(Activity):
List each line of the data that holds the string "decl", please.

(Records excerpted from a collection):

### src/rtl/bin_to_bcd_seq_if.sv
// Conversion request / result bundle between a binary source and the BCD display path.
// The master side issues requests; the converter sits on the slave side.
interface bin_to_bcd_seq_if #(
   parameter int unsigned WIDTH  = 8,
   parameter int unsigned DIGITS = 3
);
   logic                start;
   logic                signed_mode;
   logic [WIDTH-1:0]    bin_in;
   logic [4*DIGITS-1:0] BCD_out;
   logic                neg;
   logic                busy;
   logic                done;

   modport master (
      output start, signed_mode, bin_in,
      input  BCD_out, neg, busy, done
   );

   modport slave (
      input  start, signed_mode, bin_in,
      output BCD_out, neg, busy, done
   );
endinterface

### src/rtl/bin_to_bcd_seq.sv
// Iterative double-dabble binary-to-BCD converter, one bit per clock.
// The result and sign are held stable between conversions for the display driver.
module bin_to_bcd_seq #(
   parameter int unsigned WIDTH  = 8,
   parameter int unsigned DIGITS = 3
) (
   input logic             clk,
   input logic             reset_n,
   bin_to_bcd_seq_if.slave bus
);
   localparam int unsigned BcdW = 4 * DIGITS;
   localparam int unsigned CntW = $clog2(WIDTH + 1);

   typedef enum logic [0:0] {StIdle, StShift} state_e;

   state_e              state_q, state_d;
   logic [WIDTH-1:0]    shift_q, shift_d;
   logic [BcdW-1:0]     scratch_q, scratch_d;
   logic [CntW-1:0]     cnt_q, cnt_d;
   logic                sign_q, sign_d;
   logic [BcdW-1:0]     bcd_q, bcd_d;
   logic                neg_q, neg_d;
   logic                done_q, done_d;

   logic [BcdW-1:0]       adj;
   logic [BcdW+WIDTH-1:0] shifted;
   logic                  in_neg;
   logic [WIDTH-1:0]      mag;
   logic                  last;

   // Add-3 pre-adjust so each nibble stays a valid decimal digit after the shift.
   always_comb begin
      adj = '0;
      for (int i = 0; i < int'(DIGITS); i++) begin
         adj[4*i +: 4] = (scratch_q[4*i +: 4] >= 4'd5) ? scratch_q[4*i +: 4] + 4'd3
                                                       : scratch_q[4*i +: 4];
      end
   end

   assign shifted = {adj, shift_q} << 1;
   assign in_neg  = bus.signed_mode & bus.bin_in[WIDTH-1];
   assign mag     = in_neg ? (~bus.bin_in) + 1'b1 : bus.bin_in;
   assign last    = (cnt_q == CntW'(WIDTH - 1));

   always_comb begin
      state_d   = state_q;
      shift_d   = shift_q;
      scratch_d = scratch_q;
      cnt_d     = cnt_q;
      sign_d    = sign_q;
      bcd_d     = bcd_q;
      neg_d     = neg_q;
      done_d    = 1'b0;
      unique case (state_q)
         StIdle: begin
            if (bus.start) begin
               shift_d   = mag;
               sign_d    = in_neg;
               scratch_d = '0;
               cnt_d     = '0;
               state_d   = StShift;
            end
         end
         StShift: begin
            scratch_d = shifted[BcdW+WIDTH-1:WIDTH];
            shift_d   = shifted[WIDTH-1:0];
            cnt_d     = cnt_q + 1'b1;
            if (last) begin
               bcd_d   = shifted[BcdW+WIDTH-1:WIDTH];
               neg_d   = sign_q;
               done_d  = 1'b1;
               state_d = StIdle;
            end
         end
         default: state_d = StIdle;
      endcase
   end

   always_ff @(posedge clk or negedge reset_n) begin
      if (!reset_n) begin
         state_q   <= StIdle;
         shift_q   <= '0;
         scratch_q <= '0;
         cnt_q     <= '0;
         sign_q    <= 1'b0;
         bcd_q     <= '0;
         neg_q     <= 1'b0;
         done_q    <= 1'b0;
      end else begin
         state_q   <= state_d;
         shift_q   <= shift_d;
         scratch_q <= scratch_d;
         cnt_q     <= cnt_d;
         sign_q    <= sign_d;
         bcd_q     <= bcd_d;
         neg_q     <= neg_d;
         done_q    <= done_d;
      end
   end

   assign bus.BCD_out = bcd_q;
   assign bus.neg     = neg_q;
   assign bus.busy    = (state_q == StShift);
   assign bus.done    = done_q;
endmodule

### src/flat_wrapper.sv
// flat-port wrapper written by rule: the top's interface ports become plain ports
module bin_to_bcd_seq_flat 
#(
   parameter int unsigned WIDTH  = 8,
   parameter int unsigned DIGITS = 3
)
  (clk, reset_n, bus_start, bus_signed_mode, bus_bin_in, bus_BCD_out, bus_neg, bus_busy, bus_done);
  bin_to_bcd_seq_if #(.WIDTH(WIDTH), .DIGITS(DIGITS)) bus_i ();
  input logic clk;
  input logic reset_n;
  input wire logic [$bits(bus_i.start)-1:0] bus_start;
  input wire logic [$bits(bus_i.signed_mode)-1:0] bus_signed_mode;
  input wire logic [$bits(bus_i.bin_in)-1:0] bus_bin_in;
  output wire logic [$bits(bus_i.BCD_out)-1:0] bus_BCD_out;
  output wire logic [$bits(bus_i.neg)-1:0] bus_neg;
  output wire logic [$bits(bus_i.busy)-1:0] bus_busy;
  output wire logic [$bits(bus_i.done)-1:0] bus_done;
  assign bus_i.start = bus_start;
  assign bus_i.signed_mode = bus_signed_mode;
  assign bus_i.bin_in = bus_bin_in;
  assign bus_BCD_out = bus_i.BCD_out;
  assign bus_neg = bus_i.neg;
  assign bus_busy = bus_i.busy;
  assign bus_done = bus_i.done;
  bin_to_bcd_seq #(.WIDTH(WIDTH), .DIGITS(DIGITS)) u_core (.clk(clk), .reset_n(reset_n), .bus(bus_i));
endmodule
### config.mk
export PLATFORM = sky130hd
export DESIGN_NAME = bin_to_bcd_seq_flat
export DESIGN_NICKNAME = d
export VERILOG_FILES = /design/src/rtl/bin_to_bcd_seq_if.sv /design/src/rtl/bin_to_bcd_seq.sv /design/src/flat_wrapper.sv
export SDC_FILE = /design/constraint.sdc
export NUM_CORES = 1
export LEC_CHECK = 0
export CELL_PAD_IN_SITES_DETAIL_PLACEMENT = 1
export CELL_PAD_IN_SITES_GLOBAL_PLACEMENT = 2
export CORE_MARGIN = 4
export CORE_UTILIZATION = 37
export DETAILED_ROUTE_END_ITERATION = 7
export PLACE_DENSITY_LB_ADDON = 0.15
export SYNTH_ARGS = -nofsm -noshare
export SYNTH_HDL_FRONTEND = slang
export SYNTH_SLANG_ARGS = --single-unit
### constraint.sdc
create_clock -name clk -period 5 [get_ports clk]
set_clock_uncertainty 0.2 [all_clocks]
set_input_delay 0.75 -clock clk [delete_from_list [all_inputs] [get_ports clk]]
set_output_delay 0.75 -clock clk [all_outputs]
set_load 0.03 [all_outputs]
# [Word level (Yosys, flattened, before mapping)]
# Cells that the tools add are included.
[op_classes] bitwise=3 n_reduce_logical=2 magnitude_cmp=3 n_eq_ne=2 n_mux=15 add_sub_neg=5
[ops] operator="$pmux W12 S2" n=1
[ops] operator="$mux W8" n=2
[ops] operator="$pmux W8 S2" n=1
[ops] operator="$ge A4 B3 Y1 const B" n=3
[ops] operator="$mux W12" n=1
[ops] operator="$mux W4" n=3
[ops] operator="$add A4 B2 Y4 const B" n=2
[ops] operator="$add A8 B1 Y8 const B" n=1
[ops] operator="$not A8 Y8" n=1
[ops] operator="$pmux W4 S2" n=1
[ops] operator="$add A4 B1 Y4 const B" n=1
[ops] operator="$eq A4 B3 Y1 const B" n=1
[ops] operator="$mux W1" n=4
[ops] operator="$reduce_and A2 Y1" n=2
[ops] operator="$add A3 B2 Y3 const B" n=1
[ops] operator="$mux W3" n=1
[ops] operator="$ne A2 B2 Y1 const B" n=1
[ops] operator="$pmux W1 S2" n=1
[ops] operator="$and A1 B1 Y1" n=1
[ops] operator="$not A1 Y1" n=1
[word_totals] elab_cells=38 in_bits=12 regBits=40 output_inout_bits=15

# [Longest topological paths before layout]
[logic_depth] ltp_word=5 mapped_depth=6 mapped_depth_nobuf=6

# [Worst setup path before layout]
# OpenSTA, ideal clock, no wires.
[synth_timing] path_kind="input -> register" startpoint="input port bus_bin_in[0]" endpoint="register u_core.shift_q[4]" n_path_buf=0 setup_time_ns=0.064 required_time_ns=4.736 stages=6 path_slack_ns=2.993 arrival_time_ns=1.743 path_cell_list="inv_1 ha_1 nor3b_1 or3_1 a311oi_1 a21o_1"
[synth_between] elab_chain_cells=5
[synth_rtl] element="from (decl)" line="flat_wrapper.sv:13" source="input wire logic [$bits(bus_i.bin_in)-1:0] bus_bin_in;"
[synth_rtl] element="$not A8 Y8" line="bin_to_bcd_seq.sv:42" source="assign mag = in_neg ? (~bus.bin_in) + 1'b1 : bus.bin_in;"
[synth_rtl] element="$add A8 B1 Y8" line="bin_to_bcd_seq.sv:42"
[synth_rtl] element="$mux W8" line="bin_to_bcd_seq.sv:42"
[synth_rtl] element="$mux W8" line="bin_to_bcd_seq.sv:56" source="if (bus.start) begin"
[synth_rtl] element="$pmux W8 S2" line="bin_to_bcd_seq.sv:54" source="unique case (state_q)"
[synth_rtl] element="to (signal assigned)" line="bin_to_bcd_seq.sv:91" source="shift_q <= shift_d;"
[synth_rtl] element="to (decl)" line="bin_to_bcd_seq.sv:17" source="logic [WIDTH-1:0] shift_q, shift_d;"
# No other way between the ends. The select of a mux whose other input is x is not followed.
# A chain may end at the register's enable or synchronous reset.

# [Worst setup path in the final report]
[layout_timing] startpoint="register u_core.state_q, in the netlist u_core.bus.busy" endpoint="output port bus_busy"
[layout_rtl] element="from (decl)" line="bin_to_bcd_seq.sv:16" source="state_e state_q, state_d;"
[layout_rtl] element="from (signal assigned)" line="bin_to_bcd_seq.sv:81" source="state_q <= StIdle;"
[layout_rtl] element="from (signal assigned)" line="bin_to_bcd_seq.sv:90" source="state_q <= state_d;"
[layout_rtl] element="to (decl)" line="flat_wrapper.sv:16" source="output wire logic [$bits(bus_i.busy)-1:0] bus_busy;"
# No word-level cell between the ends.

==> results.py <==
metrics = {
    "synth": {
        "synth_top_family_by_area": "simple AND/OR/NAND/NOR gates",
        "synth_edf_count": 0,
        "synthAdderAreaFrac": 0.0494,
        "async_reset_ff_frac": 1.00,
        "yosys.cell_count.top_type": "dfrtp_1",
        "synth.distinct_cells": 28,
        "synthMuxAreaShare": 0.0710,
        "synth_common_cells": "dfrtp_1, nand2_1, o21ai_0",
        "syn_avg_cell_area_um2": 9.89,
        "synth_nets": 225,
        "yosysWarnings": 0,
        "syn_area_um2": 2030,
        "ys_seq_elements": 40,
        "synth_xor_area_frac": 0.0346,
        "synthTopCellsByArea": "dfrtp_1, o21ai_0, mux2i_1",
        "synth_top_flop_cell": "dfrtp_1",
        "synth-compound-area-share": 0.136,
        "syn_inst": 205,
        "synth_top_cell_by_area": "dfrtp_1",
        "yosys.area_share.simple": 0.176,
        "synth_top_area_frac": 0.494,
        "ys_seq_area_frac": 0.494,
    },
    "hold_path": {
        "min_to": "u_core.shift_q[3]",
        "min_from": "u_core.shift_q[2]",
        "hold_class": "reg2reg",
        "min_path_cells": 2,
    },
    "global_routing": {
        "grt_max_degree": 41,
        "grt_antenna_before_repair": 0,
        "grt_pass1_wl_um": 7830,
        "grt_pass1_vias": 1644,
        "grt_util_all_layers": 0.154,
        "gr-total-overflow": 0,
    },
    "drt": {
        "totalWireLength_um": 4450,
        "drt-pass1-iter-count": 3,
        "drt_iter0_markers": 60,
        "routedWlPerCell_um": 14.7,
        "vias_per_cell": 5.01,
        "vias": 1517,
        "drtAntennaViolNets": 0,
        "drc_errors": 0,
    },
    "clock_tree": {
        "postCtsHoldBufs": 0,
        "clkSlewWorstSetupHoldPaths_ns": 0.08,
        "insertion_delay_ns": 0.29,
        "clk_path_buf_depth": 2,
        "post_cts_resized": 0,
        "cts_num_sinks": 40,
        "cts_tree": "done",
        "htreeDepth": 2,
        "post_cts_buffers": 0,
        "root_buffer": "clkbuf_8",
        "numCtsBuffers": 5,
    },
    "finish": {
        "drive_gt1_frac": 0.0601,
        "final_area_um2": 2430,
        "final_nets": 252,
        "finalNonFillerCells": 303,
        "diodes": 0,
        "area_delta_synth_final_pct": 20.1,
        "nFillCells": 603,
    },
    "status": {
        "status": "completed",
    },
    "floorplanning": {
        "dieArea_um2": 6730,
        "die_w_um": 82.0,
        "dieHeight_um": 82.0,
        "ios": 27,
        "start_util": 0.389,
        "num_rows": 26,
        "coreArea_um2": 5200,
    },
    "worst_setup_path": {
        "reg2reg_depth": 6,
        "regToRegSetupSlack_ns": 3.05,
        "critPathRequiredTime_ns": 4.05,
        "crit_path_end_kind": "output port",
        "cp.arrival_ns": 1.76,
        "crit_fanout": 39,
        "reg2reg_to": "u_core.bus.BCD_out[2]",
        "cp-start-kind": "register",
        "crit_type": "reg2out",
        "rr_startpoint": "u_core.scratch_q[0]",
    },
    "place": {
        "dp_hpwl_um": 3300,
        "routabilityCongestion": 0.732,
        "io_buffers": 26,
        "post-place-cells": 295,
        "placed_cell_area_um2": 2340,
        "pre_cts_ws_ns": 2.31,
    },
    "pwr": {
        "ir_drop_mv": 0.192,
        "power_density_nw_per_um2": 621,
        "leakagePower_uw": 0.00112,
    },
    "timing": {
        "fin_crit_ns": 2.71,
        "post-route-period-util": 0.542,
        "setup_tns_ns": 0,
        "maxSlewViolCount": 0,
        "worstMarginPinSlew_ns": 0.890,
        "relSlewSlack": 0.407,
        "holdWs_ns": 0.279,
        "setup_violations": 0,
        "max_freq_mhz": 369,
        "finalHoldViolations": 0,
        "setup_slack_ns": 2.29,
        "rsz0062_at_grt": "no",
    },
    "flow_run": {
        "drv_cap": 0,
    },
}
## per-stage QoR
step,utilization,total power (uW)
3_3_place_gp,0.450,1250
2_1_floorplan,-,1060
5_1_grt,0.468,1650
3_5_place_dp,0.450,1310
6_report,0.468,1510
4_1_cts,0.468,1540
## critical path: stages (launching register included)
cell and delay [ns]:
dfrtp_1 0.33, buf_4 0.38, clkdlybuf4s50_1 0.76
## where the power goes
group	total (uW)	leakage [uW]	switching (uW)	internal, uW
logic	724	0.000565	405	319
clock network	223	0.0000455	110	113
registers	563	0.000511	102	461
total	1510	0.00112	618	892
## sequential cells by signal (all words and copies together) (netlist names)
register and count:
u_core.bus.busy 1, u_core.shift_q 8, u_core.bus.BCD_out 12, u_core.scratch_q 12, u_core.bus.neg 1, u_core.cnt_q 4, u_core.bus.done 1, u_core.sign_q 1
## per-layer routing
metal / GRT usage / up-vias / part of all wire
met5: 0 / - / 0
met4: 0.0548 / 0 / 0.016
met3: 0.0329 / 6 / 0.032
li1: - / 757 / -
met2: 0.279 / 25 / 0.51
met1: 0.177 / 729 / 0.44
## area by class of cell
type	instances	area, um^2	share of cell area
sequential	40	1000	0.411
multi-input combinational	147	947	0.389
timing repair buffer	28	270	0.111
clock buffer	8	90.1	0.0370
tap	70	87.6	0.0360
inverter	10	37.5	0.0154
## worst max path at each step
stage,to,slack (ns),start,cells past startpoint
floorplan,u_core.shift_q[4],2.99,bus_bin_in[0],6
global placement,u_core.cnt_q[2],2.36,bus_start,4
detailed placement,u_core.shift_q[6],2.31,bus_start,4
CTS,bus_busy,2.26,u_core.bus.busy,2
global route,bus_busy,2.20,u_core.bus.busy,2
finish,bus_busy,2.29,u_core.bus.busy,2
## cell families (layout without fill, tap and decap cells)
family          count (synthesis)  in the layout
buf+inv                        18             46
xor+xnor                        8              8
mux                            14             14
flops                          40             40
fa+ha+maj                       8              8
compound gates                 48             48
simple gates                   69             69
## placed cells by master (no fill, tap or decap)
master	netlist	final
nand4b_1	1	1
o31a_2	1	1
inv_1	10	10
nor2b_1	1	1
a22o_1	2	2
nor2_1	8	8
a311oi_1	2	2
dfrtp_1	40	40
nand2b_1	13	13
or3_1	1	1
nand3_1	5	5
ha_1	8	8
clkbuf_1	3	2
nand2_1	26	26
nand2_2	1	1
clkbuf_8	0	6
a21o_1	2	2
a22oi_1	1	1
mux2i_1	11	11
xnor2_1	8	8
nor3_1	1	1
clkdlybuf4s50_1	0	25
nor3b_1	12	12
a21oi_1	13	13
o21ai_0	24	24
buf_4	2	2
mux2_2	3	3
o311ai_0	1	1
o31ai_1	2	2
buf_2	3	1
(Power assumes the default switching activity.)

(Written answer):
[synth_rtl] element="from (decl)" line="flat_wrapper.sv:13" source="input wire logic [$bits(bus_i.bin_in)-1:0] bus_bin_in;"
[synth_rtl] element="to (decl)" line="bin_to_bcd_seq.sv:17" source="logic [WIDTH-1:0] shift_q, shift_d;"
[layout_rtl] element="from (decl)" line="bin_to_bcd_seq.sv:16" source="state_e state_q, state_d;"
[layout_rtl] element="to (decl)" line="flat_wrapper.sv:16" source="output wire logic [$bits(bus_i.busy)-1:0] bus_busy;"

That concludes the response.